The program relies on coordination with 11 treatment centers and peer-to-peer counselors in the hospital. A unique aspect of the SUD program is not only the breadth of personal support services it offers, but also its focus on assisting friends and family of the patient.

“Our team serves the person 911 was called for, but we also offer resources to family and bystanders as well,” said Matthew Burgan, one of two paramedics on the team. In the early days of the program, he responded to a 911 call for an overdose at a hotel known for being a common place for drug users. The patient was transported to the hospital, but down the hall, the individual who called 911 was another individual the peer recovery team had been trying to reach. The peer specialists were able to get that person into recovery.

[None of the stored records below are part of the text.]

## src/rtl/dcache_ctrl_if.sv

```systemverilog
// ============================================================================
//  Module   : dcache_ctrl_if
//  Purpose  : Pipeline, cache-fill and data-memory signals of the D-cache controller.
//  Revision : 1.0
// ============================================================================
`default_nettype none

interface dcache_ctrl_if #(
  parameter int ADDR_WIDTH = 32,
  parameter int DATA_WIDTH = 32
);
  logic                  req_valid;
  logic                  req_write;
  logic [ADDR_WIDTH-1:0] req_addr;
  logic [DATA_WIDTH-1:0] req_wdata;
  logic                  hit;
  logic                  stall;
  logic                  mem_req;
  logic                  mem_we;
  logic [ADDR_WIDTH-1:0] mem_addr;
  logic [DATA_WIDTH-1:0] mem_wdata;
  logic                  mem_ready;
  logic [DATA_WIDTH-1:0] mem_rdata;
  logic                  fill_we;
  logic [ADDR_WIDTH-1:0] fill_addr;
  logic [DATA_WIDTH-1:0] fill_data;
  logic                  err;

  // Environment side: the pipeline, the cache tag logic and the data memory.
  modport master (
    output req_valid, req_write, req_addr, req_wdata, hit, mem_ready, mem_rdata,
    input  stall, mem_req, mem_we, mem_addr, mem_wdata, fill_we, fill_addr, fill_data, err
  );

  modport slave (
    input  req_valid, req_write, req_addr, req_wdata, hit, mem_ready, mem_rdata,
    output stall, mem_req, mem_we, mem_addr, mem_wdata, fill_we, fill_addr, fill_data, err
  );
endinterface

`default_nettype wire

```

## src/rtl/dcache_ctrl.sv

```systemverilog
// ============================================================================
//  Module   : dcache_ctrl
//  Purpose  : Miss/refill and write-through controller for the direct-mapped
//             D-cache; optional hit/miss counters under DCACHE_PERF_EN.
//  Revision : 1.0
// ============================================================================
`default_nettype none

module dcache_ctrl #(
  parameter int ADDR_WIDTH     = 32,
  parameter int DATA_WIDTH     = 32,
  parameter int TIMEOUT_CYCLES = 64,
  parameter int TO_WIDTH       = 7
) (
  input  logic         clk,
  input  logic         rst,
  dcache_ctrl_if.slave bus
`ifdef DCACHE_PERF_EN
  ,
  output logic [31:0]  hit_count,
  output logic [31:0]  miss_count
`endif
);

  typedef enum logic [2:0] {
    S_IDLE    = 3'd0,
    S_RD_WAIT = 3'd1,
    S_WR_WAIT = 3'd2,
    S_FILL    = 3'd3,
    S_ACK     = 3'd4
  } state_t;

  localparam logic [TO_WIDTH-1:0] c_TO_LIMIT = TO_WIDTH'(TIMEOUT_CYCLES);
  localparam logic [TO_WIDTH-1:0] c_TO_ONE   = TO_WIDTH'(1);

  state_t                r_state;
  logic                  r_mem_req;
  logic                  r_mem_we;
  logic [ADDR_WIDTH-1:0] r_mem_addr;
  logic [DATA_WIDTH-1:0] r_mem_wdata;
  logic                  r_fill_we;
  logic [ADDR_WIDTH-1:0] r_fill_addr;
  logic [DATA_WIDTH-1:0] r_fill_data;
  logic                  r_hit_l;
  logic                  r_err;
  logic [TO_WIDTH-1:0]   r_to_cnt;

  logic [ADDR_WIDTH-1:0] w_addr_aligned;
  logic [TO_WIDTH-1:0]   w_to_next;
  logic                  w_idle_start;
  logic                  w_idle_hit;
  logic                  w_in_wait;

  assign w_addr_aligned = bus.req_addr & ~ADDR_WIDTH'(3);
  assign w_to_next      = r_to_cnt + c_TO_ONE;
  assign w_in_wait      = (r_state == S_RD_WAIT) || (r_state == S_WR_WAIT);
  assign w_idle_start   = (r_state == S_IDLE) && bus.req_valid && (bus.req_write || !bus.hit);
  assign w_idle_hit     = (r_state == S_IDLE) && bus.req_valid && !bus.req_write && bus.hit;

  // The miss is flagged in its detect cycle, before the FSM has left IDLE.
  assign bus.stall     = w_idle_start || w_in_wait || (r_state == S_FILL);
  assign bus.mem_req   = r_mem_req;
  assign bus.mem_we    = r_mem_we;
  assign bus.mem_addr  = r_mem_addr;
  assign bus.mem_wdata = r_mem_wdata;
  assign bus.fill_we   = r_fill_we;
  assign bus.fill_addr = r_fill_addr;
  assign bus.fill_data = r_fill_data;
  assign bus.err       = r_err;

  always_ff @(posedge clk or negedge rst) begin
    if (!rst) begin
      r_state     <= S_IDLE;
      r_mem_req   <= 1'b0;
      r_mem_we    <= 1'b0;
      r_mem_addr  <= '0;
      r_mem_wdata <= '0;
      r_fill_we   <= 1'b0;
      r_fill_addr <= '0;
      r_fill_data <= '0;
      r_hit_l     <= 1'b0;
      r_err       <= 1'b0;
      r_to_cnt    <= '0;
    end else begin
      r_fill_we <= 1'b0;
      case (r_state)
        S_IDLE: begin
          if (bus.req_valid && bus.req_write) begin
            r_mem_addr  <= w_addr_aligned;
            r_mem_wdata <= bus.req_wdata;
            r_hit_l     <= bus.hit;
            r_mem_req   <= 1'b1;
            r_mem_we    <= 1'b1;
            r_to_cnt    <= '0;
            r_state     <= S_WR_WAIT;
          end else if (bus.req_valid && !bus.hit) begin
            r_mem_addr  <= w_addr_aligned;
            r_mem_req   <= 1'b1;
            r_mem_we    <= 1'b0;
            r_to_cnt    <= '0;
            r_state     <= S_RD_WAIT;
          end
        end

        S_RD_WAIT, S_WR_WAIT: begin
          // Completion takes priority over a timeout reached in the same cycle.
          if (bus.mem_ready) begin
            r_mem_req <= 1'b0;
            r_mem_we  <= 1'b0;
            if (r_state == S_RD_WAIT) begin
              r_fill_data <= bus.mem_rdata;
              r_fill_addr <= r_mem_addr;
              r_fill_we   <= 1'b1;
              r_state     <= S_FILL;
            end else if (r_hit_l) begin
              r_fill_data <= r_mem_wdata;
              r_fill_addr <= r_mem_addr;
              r_fill_we   <= 1'b1;
              r_state     <= S_FILL;
            end else begin
              r_state     <= S_ACK;
            end
          end else if (w_to_next == c_TO_LIMIT) begin
            r_mem_req <= 1'b0;
            r_mem_we  <= 1'b0;
            r_err     <= 1'b1;
            r_to_cnt  <= w_to_next;
            r_state   <= S_ACK;
          end else begin
            r_to_cnt  <= w_to_next;
          end
        end

        S_FILL:  r_state <= S_ACK;
        S_ACK:   r_state <= S_IDLE;
        default: r_state <= S_IDLE;
      endcase
    end
  end

`ifdef DCACHE_PERF_EN
  logic [31:0] r_hit_count;
  logic [31:0] r_miss_count;

  // Only IDLE cycles count, so the retiring ACK-cycle hit after a refill is excluded.
  always_ff @(posedge clk or negedge rst) begin
    if (!rst) begin
      r_hit_count  <= '0;
      r_miss_count <= '0;
    end else begin
      if (w_idle_hit && (r_hit_count != 32'hFFFF_FFFF)) begin
        r_hit_count <= r_hit_count + 32'd1;
      end
      if (w_idle_start && !bus.req_write && (r_miss_count != 32'hFFFF_FFFF)) begin
        r_miss_count <= r_miss_count + 32'd1;
      end
    end
  end

  assign hit_count  = r_hit_count;
  assign miss_count = r_miss_count;
`endif

endmodule

`default_nettype wire

```

## src/flat_wrapper.sv

```systemverilog
// flat-port wrapper written by rule: the top's interface ports become plain ports
module dcache_ctrl_flat 
#(
  parameter int ADDR_WIDTH     = 32,
  parameter int DATA_WIDTH     = 32,
  parameter int TIMEOUT_CYCLES = 64,
  parameter int TO_WIDTH       = 7
)
  (clk, rst, bus_req_valid, bus_req_write, bus_req_addr, bus_req_wdata, bus_hit, bus_mem_ready, bus_mem_rdata, bus_stall, bus_mem_req, bus_mem_we, bus_mem_addr, bus_mem_wdata, bus_fill_we, bus_fill_addr, bus_fill_data, bus_err);
  dcache_ctrl_if #(.ADDR_WIDTH(ADDR_WIDTH), .DATA_WIDTH(DATA_WIDTH)) bus_i ();
  input  logic clk;
  input  logic rst;
  input wire logic [$bits(bus_i.req_valid)-1:0] bus_req_valid;
  input wire logic [$bits(bus_i.req_write)-1:0] bus_req_write;
  input wire logic [$bits(bus_i.req_addr)-1:0] bus_req_addr;
  input wire logic [$bits(bus_i.req_wdata)-1:0] bus_req_wdata;
  input wire logic [$bits(bus_i.hit)-1:0] bus_hit;
  input wire logic [$bits(bus_i.mem_ready)-1:0] bus_mem_ready;
  input wire logic [$bits(bus_i.mem_rdata)-1:0] bus_mem_rdata;
  output wire logic [$bits(bus_i.stall)-1:0] bus_stall;
  output wire logic [$bits(bus_i.mem_req)-1:0] bus_mem_req;
  output wire logic [$bits(bus_i.mem_we)-1:0] bus_mem_we;
  output wire logic [$bits(bus_i.mem_addr)-1:0] bus_mem_addr;
  output wire logic [$bits(bus_i.mem_wdata)-1:0] bus_mem_wdata;
  output wire logic [$bits(bus_i.fill_we)-1:0] bus_fill_we;
  output wire logic [$bits(bus_i.fill_addr)-1:0] bus_fill_addr;
  output wire logic [$bits(bus_i.fill_data)-1:0] bus_fill_data;
  output wire logic [$bits(bus_i.err)-1:0] bus_err;
  assign bus_i.req_valid = bus_req_valid;
  assign bus_i.req_write = bus_req_write;
  assign bus_i.req_addr = bus_req_addr;
  assign bus_i.req_wdata = bus_req_wdata;
  assign bus_i.hit = bus_hit;
  assign bus_i.mem_ready = bus_mem_ready;
  assign bus_i.mem_rdata = bus_mem_rdata;
  assign bus_stall = bus_i.stall;
  assign bus_mem_req = bus_i.mem_req;
  assign bus_mem_we = bus_i.mem_we;
  assign bus_mem_addr = bus_i.mem_addr;
  assign bus_mem_wdata = bus_i.mem_wdata;
  assign bus_fill_we = bus_i.fill_we;
  assign bus_fill_addr = bus_i.fill_addr;
  assign bus_fill_data = bus_i.fill_data;
  assign bus_err = bus_i.err;
  dcache_ctrl #(.ADDR_WIDTH(ADDR_WIDTH), .DATA_WIDTH(DATA_WIDTH), .TIMEOUT_CYCLES(TIMEOUT_CYCLES), .TO_WIDTH(TO_WIDTH)) u_core (.clk(clk), .rst(rst), .bus(bus_i));
endmodule
```

## config.mk

```make
export PLATFORM = sky130hd
export DESIGN_NAME = dcache_ctrl_flat
export DESIGN_NICKNAME = d
export VERILOG_FILES = /design/src/rtl/dcache_ctrl_if.sv /design/src/rtl/dcache_ctrl.sv /design/src/flat_wrapper.sv
export SDC_FILE = /design/constraint.sdc
export NUM_CORES = 1
export LEC_CHECK = 0
export BUFFER_PORTS_ARGS = -buffer_cell sky130_fd_sc_hd__buf_2
export CAP_MARGIN = 30
export CELL_PAD_IN_SITES_DETAIL_PLACEMENT = 0
export CELL_PAD_IN_SITES_GLOBAL_PLACEMENT = 2
export CORE_UTILIZATION = 32
export CTS_CLUSTER_SIZE = 14
export DETAILED_ROUTE_END_ITERATION = 6
export PLACE_DENSITY_LB_ADDON = 0.2
export SLEW_MARGIN = 20
export SYNTH_ARGS = -nofsm -noshare
export SYNTH_HDL_FRONTEND = slang
export SYNTH_SLANG_ARGS = --single-unit
```

## constraint.sdc

```tcl
create_clock -name clk -period 4.3 [get_ports clk]
set_clock_uncertainty 0.05 [all_clocks]
set_input_delay 0.43 -clock clk [delete_from_list [all_inputs] [get_ports clk]]
set_output_delay 0.43 -clock clk [all_outputs]
set_load 0.02 [all_outputs]
```

==> results.json, run 1 <==
{
  "drc_errors": 0,
  "tightest_slew_ns": 0.872,
  "antenna_found_initial": 0,
  "finalCritPeriodShare_pct": 54.6,
  "layout_commonest_cell": "buf_2",
  "async_flop_share_pct": 100,
  "io_buffers": 228,
  "p_switching_mw": 2.67,
  "setup_tns_ns": 0,
  "core_area_sq_um": 17500,
  "clock_path_buffers": 2,
  "die_y_um": 137,
  "wirelength_um": 14700,
  "yosysTopAreaCell": "dfrtp_1",
  "pwr-share-clk_pct": 22.8,
  "setup_violations": 0,
  "vias_per_cell": 4.56,
  "synth_top_cell_area_share_pct": 60.0,
  "drv_slew": 0,
  "initial_core_util_pct": 33.2,
  "dp_hpwl_um": 10400,
  "final_cell_mix": "227 x buf_2, 139 x dfrtp_1, 98 x nand2_1",
  "drtPass1Iterations": 4,
  "register_area_sq_um": 3480,
  "critPathKind": "flip-flop to flip-flop",
  "cap_violations": 0,
  "wl_per_cell_um": 15.5,
  "ant_nets": 0,
  "clock_latency_ns": 0.41,
  "p_int_mw": 3.91,
  "rows": 48,
  "p_leak_nw": 3.92,
  "cts.repair.resized": 0,
  "status": "complete, but fails checks",
  "dp.cells": 915,
  "drive_gt1_share_pct": 38.0,
  "cp.buffers_inverters": 1,
  "tritoncts": "built",
  "seqPwrFrac_pct": 35.2,
  "postCtsSetupBuffers": 0,
  "finalCriticalPeriod_ns": 2.35,
  "pre_cts_ws_ns": 1.89,
  "io_pins": 235,
  "power_density_nw_per_um2": 852,
  "grt_pass1_vias": 4305,
  "diodes": 0,
  "syn_inst": 483,
  "hold_viol_final": 10,
  "synth-edff-count": 0,
  "crit_path_max_fanout": 21,
  "die-width_um": 137,
  "cts_buffers": 17,
  "cts_root_buf": "clkbuf_16",
  "grt_pass1_wl_um": 22300,
  "multiInputGateArea_sq_um": 2130,
  "cp_data_arrival_time_ns": 2.57,
  "netlist_area_sq_um": 5800,
  "path_cells": "nand2b_1, nor2_4, buf_4, mux2i_1, a21oi_1",
  "fmax_ghz": 0.426,
  "synth_flop_cell": "dfrtp_1",
  "grt-ovfl-total": 0,
  "grt_usage_pct": 16.1,
  "crit_path_start_kind": "flip-flop",
  "nNetsFinal": 813,
  "slew_headroom_pct": 41.7,
  "end_kind": "flip-flop",
  "peakVddDrop_v": 0.000334,
  "yosys_warnings": 0,
  "p_comb_share_pct": 42.0,
  "instances_no_fill": 948,
  "clk_pin_slew_ns": 0.06,
  "grt_setup_unrepaired": "no",
  "whs_ns": -0.0211,
  "synth_cell_types": 42,
  "hold_class": "primary input to async pin",
  "area_growth_pct": 33.1,
  "htreeDepth": 4,
  "fin_ws_ns": 1.95,
  "synth_area_per_cell_sq_um": 12.0,
  "fillers": 1714,
  "p_sw_share_pct": 40.6,
  "synth.yosys.seq_area_share_pct": 60.0,
  "cp_top_family": "simple AND/OR/NAND/NOR gates",
  "drt_first_iter_violations": 193,
  "grt_max_degree": 77,
  "p_total_mw": 6.58,
  "vias": 4325,
  "yosys-top-cells-area": "dfrtp_1 60%, mux2_1 12%, nand2_1 6.3%, mux2i_1 5.9%, a21oi_1 2.9%",
  "gp_congestion": 0.759,
  "failed_checks": "hold timing",
  "crit_slowest_cell": "nor2_4",
  "cp_slowest_stage_delay_ns": 0.70,
  "crit_required_ns": 4.52,
  "cts_sinks": 139,
  "ctsHoldBuffers": 0,
  "dieArea_sq_um": 18700,
  "synth_seq_cells": 139
}
metrics by stage:
step | hold slack [ns] | instance area (sq um) | util [%]
after global routing | 0.0257 | 7720 | 44.2
after global placement | 0.405 | 7090 | 40.5
after floorplan | 0.0844 | 5810 | -
final | -0.0211 | 7720 | 44.2
after detailed placement | 0.411 | 7090 | 40.5
after CTS | 0.00212 | 7700 | 44.1
flip-flops by register name, summed over array words and instances, names as in the netlist:
name and flops:
u_core.bus.fill_data 32, u_core.bus.err 1, u_core.r_state 3, u_core.r_to_cnt 7, u_core.bus.fill_addr 30, u_core.bus.mem_addr 30, u_core.bus.mem_wdata 32, u_core.r_hit_l 1
u_core.bus.fill_we 1, u_core.bus.mem_we 1, u_core.bus.mem_req 1
power groups by stage:
stage	registers, mW	clock network (mW)	logic [mW]
after detailed placement	2.34	0	2.81
after floorplan	3.00	0	1.17
final	2.31	1.50	2.76
after global placement	2.31	0	2.77
after global routing	2.40	1.61	3.02
after CTS	2.32	1.55	2.82
per-layer routing:
metal | up-vias | wire, um | track usage (%)
met1 | 2073 | 6190 | 19.5
li1 | 2087 | - | -
met5 | - | 0 | 0
met3 | 13 | 1140 | 4.70
met4 | 0 | 202 | 6.85
met2 | 152 | 7180 | 26.5
Yosys cell counts (2+ instances only):
| master | n |
|---|---|
| dfrtp_1 | 139 |
| nand2_1 | 98 |
| mux2_1 | 64 |
| nor2_1 | 36 |
| a21oi_1 | 34 |
| mux2i_1 | 34 |
| buf_2 | 9 |
| buf_4 | 8 |
| clkbuf_1 | 8 |
| nand2b_1 | 6 |
| nand3_1 | 6 |
| a22o_1 | 4 |
| and3_1 | 3 |
| a31oi_1 | 2 |
| and2_1 | 2 |
| buf_8 | 2 |
| clkbuf_4 | 2 |
| xor2_1 | 2 |
final timing paths:
check | slack, ns | cells after the start | endpoint | startpoint
max in group asynchronous | 3.27 | 2 | u_core.bus.mem_addr[4] | rst
min | -0.02 | 1 | u_core.bus.fill_data[1] | rst
max reg2reg | 1.95 | 5 | u_core.bus.fill_data[11] | u_core.r_state[1]
max | 1.95 | 5 | u_core.bus.fill_data[11] | u_core.r_state[1]
min in group clk | 0.15 | 3 | u_core.bus.mem_addr[13] | bus_req_addr[13]
min reg2reg | 0.43 | 1 | u_core.bus.err | u_core.bus.err
cell type report:
cell class,instances,share of cell area [%]
clock buffer,21,6.09
timing repair buffer,236,15.8
tap,225,3.65
clock inverter,11,1.85
sequential,139,45.1
multi-input combinational,316,27.5
worst reg2reg max path, stage by stage, from the launching register on:
cell and delay (ns):
dfrtp_1 0.47, nand2b_1 0.27, nor2_4 0.70, buf_4 0.39
mux2i_1 0.24, a21oi_1 0.09
cell families after synthesis:
group           count (synthesis)  synth area share (%)
simple gates                  159                  11.5
flops                         139                  60.0
mux                            99                  18.7
compound gates                 50                  5.39
buf+inv                        31                  3.65
xor+xnor                        3                 0.453
fa+ha+maj                       1                 0.216
other cells                     1                0.0647
(Power assumes the default switching activity.)
==> inputs of run 2 (changes only) <==
--- a/config.mk
+++ b/config.mk
@@ -9,7 +9,7 @@
 export CAP_MARGIN = 30
 export CELL_PAD_IN_SITES_DETAIL_PLACEMENT = 0
 export CELL_PAD_IN_SITES_GLOBAL_PLACEMENT = 2
-export CORE_UTILIZATION = 32
+export CORE_UTILIZATION = 27
 export CTS_CLUSTER_SIZE = 14
 export DETAILED_ROUTE_END_ITERATION = 6
 export PLACE_DENSITY_LB_ADDON = 0.2
==> constraint.sdc (replaced) <==
create_clock -name clk -period 1.9 [get_ports clk]
set_clock_uncertainty 0.05 [all_clocks]
set_input_delay 0.19 -clock clk [delete_from_list [all_inputs] [get_ports clk]]
set_output_delay 0.19 -clock clk [all_outputs]
set_load 0.02 [all_outputs]
==> results.json, run 2 (synthesis results as in run 1) <==
{
  "status": "finished clean",
  "dieArea_sq_um": 22100,
  "antenna_found_initial": 1,
  "rows": 53,
  "initial_core_util_pct": 27.6,
  "p_switching_mw": 6.17,
  "finish.utilization_pct": 40.8,
  "peakVddDrop_v": 0.000725,
  "setup_tns_ns": 0,
  "drt_first_iter_violations": 97,
  "cts_buffers": 17,
  "cts_root_buf": "clkbuf_16",
  "met1_length_um": 7030,
  "cp_data_arrival_time_ns": 2.06,
  "grt-ovfl-total": 0,
  "p_sw_share_pct": 40.0,
  "grt_pass1_vias": 4805,
  "wirelength_um": 15400,
  "fillers": 2066,
  "dpl_cell_area_sq_um": 7300,
  "dp_hpwl_um": 10600,
  "tritoncts": "built",
  "die-width_um": 149,
  "cap_violations": 0,
  "p_leak_nw": 4.25,
  "vias_per_cell": 4.31,
  "setup_violations": 0,
  "finalCriticalPeriod_ns": 1.82,
  "finalInstanceArea_sq_um": 8590,
  "clock_latency_ns": 0.41,
  "io_buffers": 228,
  "vias": 4609,
  "fin_ws_ns": 0.0817,
  "fmax_ghz": 0.550,
  "postCtsSetupBuffers": 0,
  "pwr-share-clk_pct": 23.6,
  "drv_slew": 0,
  "crit_path_start_kind": "flip-flop",
  "p_comb_share_pct": 42.4,
  "io_pins": 235,
  "layout_commonest_cell": "buf_2",
  "core_area_sq_um": 21000,
  "multiInputGateArea_sq_um": 2130,
  "crit_path_max_fanout": 5,
  "final_cell_mix": "227 x buf_2, 139 x dfrtp_1, 98 x nand2_1",
  "hold_class": "primary input to flip-flop",
  "end_kind": "flip-flop",
  "finalCritPeriodShare_pct": 95.7,
  "ant_nets": 0,
  "grt_max_degree": 58,
  "crit_required_ns": 2.15,
  "drtPass1Iterations": 4,
  "area_growth_pct": 48.1,
  "topRoutingLayerUsed": "met4",
  "clock_path_buffers": 2,
  "die_y_um": 149,
  "power_density_nw_per_um2": 1800,
  "htreeDepth": 4,
  "drive_gt1_share_pct": 35.6,
  "p_total_mw": 15.4,
  "critPathKind": "flip-flop to flip-flop",
  "grt_setup_unrepaired": "no",
  "grt_pass1_wl_um": 25100,
  "cts_sinks": 139,
  "seqPwrFrac_pct": 34.0,
  "grt_usage_pct": 14.6,
  "wl_met3_um": 1110,
  "drc_errors": 0,
  "clk_pin_slew_ns": 0.06,
  "p_int_mw": 9.26,
  "pre_cts_ws_ns": 0.102,
  "hold_viol_final": 0,
  "register_area_sq_um": 3480,
  "nNetsFinal": 884,
  "gp_congestion": 0.730,
  "wl_met2_um": 7090,
  "wl_per_cell_um": 14.4
}
## run 2: metal layers
| metal | global-route usage [%] | vias up |
|---|---|---|
| li1 | - | 2238 |
| met1 | 18.4 | 2190 |
| met2 | 23.3 | 168 |
| met3 | 4.82 | 13 |
| met4 | 5.15 | 0 |
| met5 | 0 | - |
## run 2: power groups by stage
stage	combinational [mW]	clock, mW	sequential, mW
after floorplan	2.65	0	6.78
after global placement	6.54	0	5.23
after detailed placement	6.57	0	5.30
after CTS	6.68	3.77	5.26
after global routing	7.19	3.90	5.46
final	6.55	3.64	5.24
## run 2: metrics by stage
stage | hold slack (ns) | cells
after global placement | 0.0993 | 973
after detailed placement | 0.104 | 973
after floorplan | -0.156 | 486
after global routing | 0.0276 | 1068
after CTS | 0.0102 | 1068
final | 0.0282 | 1069
## run 2: worst paths after layout
check,start,to,slack (ns),cells after the start
hold / removal,bus_mem_rdata[25],u_core.bus.fill_data[25],0.03,3
setup / recovery,u_core.r_to_cnt[5],u_core.r_state[1],0.08,4
min in group asynchronous,rst,u_core.bus.mem_wdata[1],0.22,2
setup reg to reg,u_core.r_to_cnt[5],u_core.r_state[1],0.08,4
hold reg to reg,u_core.bus.err,u_core.bus.err,0.42,1
max in group asynchronous,rst,u_core.bus.fill_data[20],0.92,3
## run 2: cell type report
class                           count  area share, %
Antenna cell                        1         0.0291
Clock buffer                       18           5.00
Clock inverter                     13           2.52
Multi-Input combinational cell    316           24.8
Sequential cell                   139           40.5
Tap cell                          275           4.01
Timing Repair Buffer              307           23.2
## run 2: repair_timing
item	in CTS	in global routing
endpoints found under the setup margin	0	2
endpoints found under the hold margin	105	0
gates resized for setup	0	1
hold buffers	64	0
## run 2: worst max-delay path, stage by stage, from the launching register on
cell	delay, ns
dfrtp_1	0.44
or4b_4	0.52
mux2i_4	0.20
a31oi_1	0.18
a211o_1	0.32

The COAST program is a 50/50 collaboration between the Fire Department and Public Health Department. The funding had been in place for a while, with solid buy-in for community paramedics from the health department. Grant funding is providing opportunities to expand the program with more resources, more paramedics and longer hours of operation.

Missouri

Urban and rural counties servicing diverse populations in Missouri came together to provide MIH response to SUD. The programs looked different depending on the makeup of the county, but they all took a collaborative approach involving paramedics, local agencies and federally qualified health centers.

Justin Duncan, CEO of the Washington County Ambulance District and a founding partner of the Washington County MIH Network, said breaking down silos is essential. As President of the Missouri EMS Association, he was able to build rapport with decisionmakers at the state and federal level. He also ensured the state’s scope of practice for community paramedics allowed them to practice at the top of their license.

“MIH/CP work is a little bit of patient care and a lot of care coordination,” he said. For SUD response, the paramedics provide comfort care, connect to dentists and other healthcare providers, connect to social workers through telehealth, and work to get people into treatment programs. Justin credits this to relationships the team has built.

“In rural Washington County, we have a crisis stabilization unit about an hour and a half away,” he said. “For patients who are ready, we have had 100% success with getting people in. We’ve navigated every barrier, every roadblock, medical clearance, and often been able to avoid the ER.”

The MIH program in his county and beyond succeed through the collaboration of public health, hospitals, primary care, community partnerships, and law enforcement. Community health workers build on the medical care provided by community paramedics to connect patients with resources to address social determinants of health.

Missouri’s SUD response varied for rural counties, with no hospitals or urgent care centers in the 1,000-square-mile service area, to the wealthiest suburbs of St. Louis. But the MIH teams take a structural approach and collaborate to collect data and share results.

These teams have developed multi-faceted programs that go far beyond the highlights here. And these are just a few examples of the amazing work being done by MIH teams across the country to address substance use.

In a time where resources are few and lives lost are many, MIH is providing the hands-on solutions that communities need.